In chapter seven, you will be taught to create Java GUI to view, edit, insert, and delete Suspect table data. This table has eleven columns: suspect_id (primary key), suspect_name, birth_date, case_date, report_date, suspect_ status, arrest_date, mother_name, address, telephone, and photo.
In chapter eight, you will be taught to create Java GUI to view, edit, insert, and delete Feature_Extraction table data. This table has eight columns: feature_id (primary key), suspect_id (foreign key), feature1, feature2, feature3, feature4, feature5, and feature6.

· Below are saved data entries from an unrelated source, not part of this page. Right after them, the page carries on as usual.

## src/rtl/pi_link_pkg.sv

```systemverilog
`default_nettype none
// ============================================================================
//  Module      : pi_link_pkg
//  Description : Shared types and constants for the Raspberry Pi -> FPGA
//                parallel byte link receive path.
//                - FSM state encoding (IDLE / ACK / ERR)
//                - byte width, timeout counter width, default FIFO depth
//  Revision    : 1.0 - initial release
// ============================================================================
package pi_link_pkg;

    localparam int PI_LINK_BYTE_W     = 8;
    localparam int PI_LINK_TMO_W      = 16;
    localparam int PI_LINK_FIFO_DEPTH = 4;

    typedef enum logic [1:0] {
        ST_IDLE = 2'd0,
        ST_ACK  = 2'd1,
        ST_ERR  = 2'd2
    } pi_link_state_e;

endpackage : pi_link_pkg
`default_nettype wire

```

## src/rtl/pi_link_fifo.sv

```systemverilog
`default_nettype none
// ============================================================================
//  Module      : pi_link_fifo
//  Description : First-word fall-through FIFO. The head entry is presented on
//                pop_data whenever the FIFO is non-empty. Pointers wrap
//                modulo DEPTH (DEPTH must be a power of 2, >= 2).
//  Ports       : clk, reset       - clock, async active-high reset
//                push, push_data  - write request / data (ignored when full)
//                pop              - remove head entry (ignored when empty)
//                pop_data         - head entry (0 after reset)
//                full, empty      - occupancy flags
//                level            - occupancy count, 0..DEPTH
//  Revision    : 1.0 - initial release
// ============================================================================
module pi_link_fifo #(
    parameter  int DEPTH = 4,
    parameter  int WIDTH = 8,
    localparam int PTR_W = $clog2(DEPTH),
    localparam int LVL_W = $clog2(DEPTH) + 1
) (
    input  logic             clk,
    input  logic             reset,
    input  logic             push,
    input  logic [WIDTH-1:0] push_data,
    input  logic             pop,
    output logic [WIDTH-1:0] pop_data,
    output logic             full,
    output logic             empty,
    output logic [LVL_W-1:0] level
);

    logic [WIDTH-1:0] mem_q [DEPTH];
    logic [WIDTH-1:0] mem_d [DEPTH];
    logic [PTR_W-1:0] wr_ptr_q, wr_ptr_d;
    logic [PTR_W-1:0] rd_ptr_q, rd_ptr_d;
    logic [LVL_W-1:0] level_q, level_d;
    logic             do_push;
    logic             do_pop;

    assign full     = (level_q == LVL_W'(DEPTH));
    assign empty    = (level_q == '0);
    assign level    = level_q;
    assign pop_data = mem_q[rd_ptr_q];

    assign do_push = push && !full;
    assign do_pop  = pop  && !empty;

    always_comb begin
        mem_d    = mem_q;
        wr_ptr_d = wr_ptr_q;
        rd_ptr_d = rd_ptr_q;
        level_d  = level_q;

        if (do_push) begin
            mem_d[wr_ptr_q] = push_data;
            wr_ptr_d        = wr_ptr_q + 1'b1;
        end
        if (do_pop) begin
            rd_ptr_d = rd_ptr_q + 1'b1;
        end

        // Simultaneous push and pop leaves the level unchanged.
        case ({do_push, do_pop})
            2'b10:   level_d = level_q + 1'b1;
            2'b01:   level_d = level_q - 1'b1;
            default: level_d = level_q;
        endcase
    end

    always_ff @(posedge clk or posedge reset) begin
        if (reset) begin
            for (int i = 0; i < DEPTH; i++) begin
                mem_q[i] <= '0;
            end
            wr_ptr_q <= '0;
            rd_ptr_q <= '0;
            level_q  <= '0;
        end else begin
            mem_q    <= mem_d;
            wr_ptr_q <= wr_ptr_d;
            rd_ptr_q <= rd_ptr_d;
            level_q  <= level_d;
        end
    end

endmodule : pi_link_fifo
`default_nettype wire

```

## src/rtl/pi_link_rx_ctrl.sv

```systemverilog
`default_nettype none
// ============================================================================
//  Module      : pi_link_rx_ctrl
//  Description : Receive controller for the Raspberry Pi -> FPGA parallel
//                byte link. Runs a 4-phase request/acknowledge handshake,
//                captures one byte per handshake into a FWFT FIFO and
//                throttles the Pi by withholding acknowledge while full.
//  Ports       : clk, reset            - clock, async active-high reset
//                pi_hsk_raw            - Pi request (asynchronous)
//                pi_data[7:0]          - Pi data bus (sampled on accept)
//                fpga_hsk              - registered acknowledge to the Pi
//                rx_data, rx_valid     - FIFO head / not-empty
//                rx_ready              - consumer accepts head
//                fifo_level            - FIFO occupancy
//                timeout_err           - sticky abort flag
//                clear_err             - clears timeout_err
//  Options     : PI_LINK_TIMEOUT_EN - when defined, a transfer held in ACK
//                for TIMEOUT_CYCLES cycles is aborted into ERR and
//                timeout_err is set. Undefined: ACK waits indefinitely.
//  Revision    : 1.0 - initial release
// ============================================================================
module pi_link_rx_ctrl
    import pi_link_pkg::*;
#(
    parameter int FIFO_DEPTH     = PI_LINK_FIFO_DEPTH,
    parameter int TIMEOUT_CYCLES = 65535
) (
    input  logic                        clk,
    input  logic                        reset,
    input  logic                        pi_hsk_raw,
    input  logic [PI_LINK_BYTE_W-1:0]   pi_data,
    output logic                        fpga_hsk,
    output logic [PI_LINK_BYTE_W-1:0]   rx_data,
    output logic                        rx_valid,
    input  logic                        rx_ready,
    output logic [$clog2(FIFO_DEPTH):0] fifo_level,
    output logic                        timeout_err,
    input  logic                        clear_err
);

    // Terminal count: the ACK cycle in which the counter holds this value is
    // the TIMEOUT_CYCLES-th consecutive ACK cycle.
    localparam logic [PI_LINK_TMO_W-1:0] TMO_LAST = PI_LINK_TMO_W'(TIMEOUT_CYCLES - 1);

    // ------------------------------------------------------------------
    // Request synchronizer (2 flops). pi_data is deliberately not
    // synchronized: the Pi holds it stable for the whole request phase.
    // ------------------------------------------------------------------
    logic req_meta_q;
    logic req_s_q;

    always_ff @(posedge clk or posedge reset) begin
        if (reset) begin
            req_meta_q <= 1'b0;
            req_s_q    <= 1'b0;
        end else begin
            req_meta_q <= pi_hsk_raw;
            req_s_q    <= req_meta_q;
        end
    end

    // ------------------------------------------------------------------
    // FIFO
    // ------------------------------------------------------------------
    logic fifo_push;
    logic fifo_pop;
    logic fifo_full;
    logic fifo_empty;

    assign rx_valid = !fifo_empty;
    assign fifo_pop = rx_valid && rx_ready;

    pi_link_fifo #(
        .DEPTH (FIFO_DEPTH),
        .WIDTH (PI_LINK_BYTE_W)
    ) u_fifo (
        .clk       (clk),
        .reset     (reset),
        .push      (fifo_push),
        .push_data (pi_data),
        .pop       (fifo_pop),
        .pop_data  (rx_data),
        .full      (fifo_full),
        .empty     (fifo_empty),
        .level     (fifo_level)
    );

    // ------------------------------------------------------------------
    // Handshake FSM
    // ------------------------------------------------------------------
    pi_link_state_e state_q, state_d;
    logic           fpga_hsk_q, fpga_hsk_d;

`ifdef PI_LINK_TIMEOUT_EN
    logic [PI_LINK_TMO_W-1:0] tmo_cnt_q, tmo_cnt_d;
    logic                     tmo_set;
    logic                     timeout_err_q, timeout_err_d;
`endif

    always_comb begin
        state_d   = state_q;
        fifo_push = 1'b0;
`ifdef PI_LINK_TIMEOUT_EN
        tmo_cnt_d = tmo_cnt_q;
        tmo_set   = 1'b0;
`endif

        case (state_q)
            ST_IDLE: begin
                // Full FIFO: stay here without acking so the Pi stalls.
                // Fullness comes from the registered level, so a pop in
                // this same cycle only frees space for the next cycle.
                if (req_s_q && !fifo_full) begin
                    fifo_push = 1'b1;
                    state_d   = ST_ACK;
`ifdef PI_LINK_TIMEOUT_EN
                    tmo_cnt_d = '0;
`endif
                end
            end

            ST_ACK: begin
                if (!req_s_q) begin
                    state_d = ST_IDLE;
                end
`ifdef PI_LINK_TIMEOUT_EN
                else if (tmo_cnt_q == TMO_LAST) begin
                    state_d = ST_ERR;
                    tmo_set = 1'b1;
                end else begin
                    tmo_cnt_d = tmo_cnt_q + 1'b1;
                end
`endif
            end

`ifdef PI_LINK_TIMEOUT_EN
            ST_ERR: begin
                // Acknowledge already dropped; wait for the Pi to give up.
                if (!req_s_q) begin
                    state_d = ST_IDLE;
                end
            end
`endif

            default: state_d = ST_IDLE;
        endcase

        // Acknowledge is a dedicated flop so the Pi sees a glitch-free level.
        fpga_hsk_d = (state_d == ST_ACK);
    end

    always_ff @(posedge clk or posedge reset) begin
        if (reset) begin
            state_q    <= ST_IDLE;
            fpga_hsk_q <= 1'b0;
        end else begin
            state_q    <= state_d;
            fpga_hsk_q <= fpga_hsk_d;
        end
    end

    assign fpga_hsk = fpga_hsk_q;

    // ------------------------------------------------------------------
    // Timeout counter and sticky error flag
    // ------------------------------------------------------------------
`ifdef PI_LINK_TIMEOUT_EN
    always_comb begin
        timeout_err_d = timeout_err_q;
        if (clear_err) begin
            timeout_err_d = 1'b0;
        end
        // A new timeout in the same cycle as a clear wins.
        if (tmo_set) begin
            timeout_err_d = 1'b1;
        end
    end

    always_ff @(posedge clk or posedge reset) begin
        if (reset) begin
            tmo_cnt_q     <= '0;
            timeout_err_q <= 1'b0;
        end else begin
            tmo_cnt_q     <= tmo_cnt_d;
            timeout_err_q <= timeout_err_d;
        end
    end

    assign timeout_err = timeout_err_q;
`else
    logic [1:0] unused_cfg;
    assign unused_cfg  = {clear_err, TMO_LAST[0]};
    assign timeout_err = 1'b0;
`endif

endmodule : pi_link_rx_ctrl
`default_nettype wire

```

## config.mk

```make
export PLATFORM = sky130hd
export DESIGN_NAME = pi_link_rx_ctrl
export DESIGN_NICKNAME = d
export VERILOG_FILES = /design/src/rtl/pi_link_pkg.sv /design/src/rtl/pi_link_fifo.sv /design/src/rtl/pi_link_rx_ctrl.sv
export SDC_FILE = /design/constraint.sdc
export NUM_CORES = 1
export LEC_CHECK = 0
export ABC_AREA = 1
export CAP_MARGIN = 25
export CORE_ASPECT_RATIO = 1.4
export CORE_MARGIN = 2
export CORE_UTILIZATION = 50
export CTS_CLUSTER_SIZE = 14
export DETAILED_ROUTE_END_ITERATION = 8
export GPL_TIMING_DRIVEN = 0
export PLACE_DENSITY_LB_ADDON = 0.15
export SLEW_MARGIN = 5
export SYNTH_ARGS = -nofsm -noshare
export SYNTH_HDL_FRONTEND = slang
export SYNTH_SLANG_ARGS = --single-unit
```

## constraint.sdc

```tcl
create_clock -name clk -period 3.25 [get_ports clk]
set_input_delay 0.65 -clock clk [delete_from_list [all_inputs] [get_ports clk]]
set_output_delay 0.65 -clock clk [all_outputs]
set_load 0.01 [all_outputs]
```

---- Word-level counts from Yosys, hierarchy flattened ----
Cells that the tools add are included.
word-level totals
  register bits ........................... 44
  input port bits ......................... 13
  output and inout port bits .............. 14
  word-level logic and storage cells ...... 47
operators by class
  add/subtract/negate cells ............... 4
  bitwise logic cells ..................... 2
  reduce and logical (&&, ||, !) cells .... 10
  order comparisons ....................... 3
  mux-type cells .......................... 12
  equal/unequal tests ..................... 5
operators by type and width
  cell                                                         number
  bitwise mux 32 bit                                           1
  2-to-1 mux 8 bit                                             3
  binary-select mux 8 bit (select 2 bit)                       1
  demux 8 bit (select 2 bit)                                   1
  == test 2 x 1 -> 1 bit (second input constant)               3
  >= comparator 3 bit (second input constant)                  2
  NOT 2 -> 3 bit                                               2
  one-hot mux 3 bit (2 select lines)                           1
  logical AND 1 bit                                            5
  adder 2 x 1 -> 2 bit (second input constant)                 2
  2-to-1 mux 2 bit                                             2
  one-hot mux 2 bit (2 select lines)                           1
  adder 3 x 1 -> 3 bit (second input constant)                 1
  == test 3 bit (second input constant)                        1
  logical NOT 3 bit                                            1
  less-than comparator 3 x 1 -> 1 bit (second input constant)  1
  subtractor 3 x 1 -> 3 bit (second input constant)            1
  == test 2 bit (second input constant)                        1
  logical NOT 1 bit                                            2
  logical NOT 2 bit                                            1
  2-to-1 mux 1 bit                                             2
  nonzero test 2 bit                                           1

---- Depth between registers and ports, before layout ----
  depth in word-level cells ............... 8
  mapped depth ............................ 12

---- Cells and area by module ----
A second synthesis with hierarchy kept.
second synthesis, totals
  cell total of the unflattened synthesis .. 272
  area total of the unflattened synthesis .. 2225.9 um2
by module, submodules not included
  module           cells an instance  area an instance (um2)  seq. area each (um2)  instances
  pi_link_fifo     252                2035.7                  975.9                 1
  pi_link_rx_ctrl  20                 190.2                   125.1                 1

---- Least setup slack after synthesis ----
No wires, ideal clock.
  path kind ............................... reg2reg
  from .................................... register u_fifo.level_q[1], in the netlist u_fifo.level[1]
  to ...................................... register u_fifo.level_q[2], in the netlist u_fifo.level[2]
  cell stages (with the launch flop) ...... 11
  library setup time ...................... 123 ps
  data arrival time ....................... 1755 ps
  data required time ...................... 3127 ps
  buffers on the path ..................... 1
  path slack .............................. 1373 ps
  cells stage by stage .................... dfrtp_1 nor2_4 nand2_4 buf_8 nand2_1 ha_1 inv_1 fa_1 nand2_1 nand3_1 xor2_1
between the ends
  word-level cells in the longest chain between the ends .. 8
ends and longest elaborated chain
  what                                                                             RTL line                                    text
  start: declaration                                                               pi_link_fifo.sv:36                          logic [LVL_W-1:0] level_q, level_d;
  start signal: assignment                                                         pi_link_fifo.sv:82                          level_q <= level_d;
  == test 3 bit                                                                    pi_link_fifo.sv:40                          assign full = (level_q == LVL_W'(DEPTH));
  logical NOT 1 bit                                                                pi_link_fifo.sv:45, pi_link_rx_ctrl.sv:113
  logical AND 1 bit                                                                pi_link_rx_ctrl.sv:113                      if (req_s_q && !fifo_full) begin
  2-to-1 mux 1 bit                                                                 pi_link_rx_ctrl.sv:113
  2-to-1 mux 1 bit                                                                 pi_link_rx_ctrl.sv:108                      case (state_q)
  logical AND 1 bit                                                                pi_link_fifo.sv:45                          assign do_push = push && !full;
  == test 2 x 1 -> 1 bit / == test 2 bit (equally long branches)                   pi_link_fifo.sv:63                          case ({do_push, do_pop})
  one-hot mux 3 bit (2 select lines) / nonzero test 2 bit (equally long branches)  -
Several ways; a longest one is shown, not always the timed one.
A chain may end at the register's enable or synchronous reset.

---- Final worst setup path ----
  from .................................... register u_fifo.rd_ptr_q[1]
  to ...................................... output port rx_data[4]
between the ends
  word-level cells in the longest chain between the ends .. 4
ends and longest elaborated chain
  what                                                  RTL line               text
  start: declaration                                    pi_link_fifo.sv:35     logic [PTR_W-1:0] rd_ptr_q, rd_ptr_d;
  start signal: assignment                              pi_link_fifo.sv:81     rd_ptr_q <= rd_ptr_d;
  NOT 2 -> 3 bit (implied by the code)                  pi_link_fifo.sv:43     assign pop_data = mem_q[rd_ptr_q];
  binary-select mux 8 bit (select 2 bit)                pi_link_fifo.sv:43
  2-to-1 mux 8 bit (implied by the code) (2 in series)  pi_link_fifo.sv:43
  end: declaration                                      pi_link_rx_ctrl.sv:33  output logic [PI_LINK_BYTE_W-1:0] rx_data,
Every way passes these cells. The select of a mux whose other input is x is not followed.

==> impl_metrics.csv <==
group,metric,value,unit
die,die_width,59.9,um
finish,drive_gt1_frac,0.0993,
power,ir_worst_vdd,0.000496,V
clock_network,clk_pin_slew,0.07,ns
setup_path,path_max_fanout,10,
finish,multiInputGateArea,907,um2
finish,regArea,1100,um2
timing,fin_skew,0.00877,ns
logic_synthesis,synth_area_per_cell,8.82,um2
finish,n_antenna_cell,0,
power,p_leak,1.27,nW
placement,place_ws,0.887,ns
run_status,outcome,"complete, no violations",
clock_network,clk_latency,0.30,ns
finish,fillCellCount,385,
power,switching_share,0.407,
global_route,grt_max_degree,28,
logic_synthesis,ys_warn_count,0,
drt,vias_per_cell,5.71,
logic_synthesis,synth.area.mux_share,0,
logic_synthesis,synthSimpleGateAreaFrac,0.290,
logic_synthesis,synthDominantCellAreaShare,0.503,
timing,slew_violations,0,
die,fp.dieH,82.3,um
logic_synthesis,synth_fa_ha_area_frac,0.0377,
drt,vias,1866,
timing,finalSetupTns,0,ns
drt,drtPass1Iterations,4,
setup_path,critPathCaptureType,"output port",
logic_synthesis,synth-xor-area-share,0.0160,
global_route,grt_pass1_wl,8.86,mm
drt,drt_first_iter_violations,122,
die,start_util,0.521,
global_route,antenna_found_initial,0,
setup_path,critPathArrivalTime,2.05,ns
power,power_switching,0.00104,W
power,power.internal,0.00152,W
placement,numPortBuffers,24,
placement,gp_congestion,0.809,
global_route,global_route.usage.met2,0.382,
finish,layout_commonest_cell,"nand2_1",
drt,totalWireLength,5.12,mm
logic_synthesis,synth_seq_cells,44,
power,p_seq_frac,0.369,
power,power_density,987,nW/um2
logic_synthesis,synth_cell_type_count,26,
timing,rsz0062_at_grt,"false",
power,power_frac_comb,0.493,
logic_synthesis,synth_compound_area_frac,0.0675,
clock_network,cts_setup_buffers,0,
hold_path,hp-class,"flip-flop to flip-flop",
global_route,groute.usage.overall,0.242,
clock_network,ctsResizeCount,0,
clock_network,cts_inserted_buffers,5,
hold_path,holdPathStages,0,
drt,drcViolationCount,0,
timing,hold_violations,0,
logic_synthesis,synth_largest_area_cell,"dfrtp_1",
timing,worst_slack,0.545,ns
finish,syn2layout_area_growth,18.8,%
global_route,busiest_layer,"met2",
logic_synthesis,synth_cells,248,
timing,finalCritPeriodShare,0.832,
clock_network,cts_buffer_depth,2,
finish,fin_nets,300,
logic_synthesis,synth_area,2190,um2
timing,worst_pin_slew,0.539,ns
logic_synthesis,synth_top_family_by_area,"simple AND/OR/NAND/NOR gates",
finish,final_util,0.618,
setup_path,startpoint_type,"flip-flop",
clock_network,cts_tree,"done",
drt,detail-route-antenna-nets,0,
setup_path,path_class,"flip-flop to output port",
die,core,4200,um2
power,fin_total_pwr,0.00257,W
global_route,met1_usage,0.332,
clock_network,clock-sinks,44,
die,dieArea,4930,um2
global_route,first_global_vias,1845,
drt,wire_per_inst,15.7,um
global_route,grt_use_met3,0.0452,
timing,fin_crit,2.70,ns
die,ios,27,
setup_path,r2r_cells,10,
setup_path,required,2.60,ns
logic_synthesis,ys_seq_area_frac,0.503,
finish,final_cell_mix,"75 x nand2_1, 44 x dfrtp_1, 32 x nand4_1, 24 x clkdlybuf4s50_1, 17 x o21ai_0",
flow_run,maxCapViolCount,0,
clock_network,cts-root-buf,"clkbuf_8",
timing,setup_violations,0,
clock_network,hold_buffers,0,
logic_synthesis,synthTopCellsByArea,"dfrtp_1 50%, nand2_1 13%, nand4_1 9.1%, o21ai_0 3.9%, ha_1 2.9%",
timing,maxSlewHeadroom,0.641,
die,num_rows,28,
power,clkPwrFrac,0.138,
global_route,grt-ovfl-total,0,
timing,max_freq,370,MHz
placement,detailedPlacementHpwl,3.45,mm
clock_network,htree_levels,2,
[state kept, by name, indices dropped and copies added, names as in the netlist]
register / flops
fpga_hsk: 1
u_fifo.rd_ptr_q: 2
u_fifo.mem_q: 32
u_fifo.level: 3
req_meta_q: 1
req_s_q: 1
state_q: 2
u_fifo.wr_ptr_q: 2
[critical path: stages, from the launching register on]
cell,delay [ns]
dfrtp_1,0.39
clkbuf_1,0.25
inv_1,0.26
o21ai_0,0.15
o22ai_1,0.15
clkdlybuf4s50_1,0.57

In chapter nine, you will add two tables: Police_Station and Investigator. These two tables will later be joined to Suspect table through another table, File_Case, which will be built in the seventh chapter. The Police_Station has six columns: police_station_id (primary key), location, city, province, telephone, and photo. The Investigator has eight columns: investigator_id (primary key), investigator_name, rank, birth_date, gender, address, telephone, and photo. Here, you will design a Java GUI to display, edit, fill, and delete data in both tables.
In chapter ten, you will add two tables: Victim and File_Case. The File_Case table will connect four other tables: Suspect, Police_Station, Investigator and Victim. The Victim table has nine columns: victim_id (primary key), victim_name, crime_type, birth_date, crime_date, gender, address, telephone, and photo. The File_Case has seven columns: file_case_id (primary key), suspect_id (foreign key), police_station_id (foreign key), investigator_id (foreign key), victim_id (foreign key), status, and description. Here, you will also design a Java GUI to display, edit, fill, and delete data in both tables.
Finally, this book is hopefully useful and can improve database programming skills for every Java/MySQL/SQL SERVER programmer.